Htet Htet’s experience is sadly typical of the work women do around the world. She is exploited because she is poor, a migrant and, above all, because she is a woman. Gender inequality affects the jobs women have access to, the money they earn, and the way society values their work. Inequality at work is experienced most deeply by women living in poverty, but it affects women from all walks of life and is reflected across the many facets of their lives. 

In the global economy, men are over-represented at the top of the income ladder; they enjoy access to better jobs and higher wages. Women, meanwhile, make up the vast majority of the lowest-paid workers, many in jobs that offer minimal security or physical safety. Women also shoulder the majority of unpaid care work – washing their children’s clothes, caring for aging parents or collecting water and firewood to cook for their families. Even in the poorest communities, where poverty wages are a reality for men and women alike, women perform a disproportionate share of the crucial, yet unpaid and undervalued, work of caring for children, the sick and the aging. 

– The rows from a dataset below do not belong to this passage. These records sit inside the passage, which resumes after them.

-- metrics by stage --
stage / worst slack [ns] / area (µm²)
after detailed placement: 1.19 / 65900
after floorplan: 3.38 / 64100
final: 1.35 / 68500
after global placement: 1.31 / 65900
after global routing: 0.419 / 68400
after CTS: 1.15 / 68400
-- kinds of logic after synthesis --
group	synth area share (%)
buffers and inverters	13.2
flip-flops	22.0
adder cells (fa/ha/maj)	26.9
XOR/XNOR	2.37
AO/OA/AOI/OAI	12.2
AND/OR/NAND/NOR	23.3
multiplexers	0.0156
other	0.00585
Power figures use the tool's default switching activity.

Women living in poverty are subsidizing the global economy with labour that is either free or cheap, a fact that helps explain why economic growth does not necessarily reduce inequality or even provide hope of escaping poverty. Addressing the unequal economics of women’s work is essential to closing the gap in earnings and opportunities between women and men, and between rich and poor. 

Women across the world now enjoy higher levels of education and increased access to the workforce, yet their efforts to build a better life continue to be hampered by the unequal distribution of unpaid work, the gender barriers to many fields of work, the undervaluing of jobs held predominantly by women, and the often unspoken social norms that offer men higher wages and rates of promotion from the moment they enter the workforce.

In developing countries, the combined impact of these factors, along with lower levels of education, often traps women in precarious jobs without formal protections. For example, in Mali over 89 percent of women are in informal employment, compared to 74 percent of men.

In Canada, the pay equity gap is a reality for women across all sectors, and it is compounded by other forms of discrimination. For Aboriginal women, for example, the gap actually increases the more educated they are. All Aboriginal women employed full-time earn 26 percent less than non-Aboriginal men, but Aboriginal women with a university degree earn 33 percent less.

Gender inequality does not happen by accident. It is rooted in long establish norms, attitudes and beliefs, and it can be exacerbated by laws, policies and government spending. Government action can, however, act to reduce inequality between men and women at work. Government has a fundamental responsibility to do so, especially when markets and the private sector fail to. 

In a global economy that appears to constrict policy options, many governments have taken the low road, enacting measures that are gender-blind or that further widen the gap between women and men, between rich and poor. Other governments have taken the high road, making policy and financing decisions to ensure that men and women are paid equally, to create economic opportunities for women and to reduce women's burden of unpaid care. 

Canada is well positioned to take the high road. It can take immediate steps to make women’s work paid, equal and valued here at home, and to stand up for women’s rights worldwide. With a feminist Prime Minister and a government committed to inclusive growth, what other road is there to take?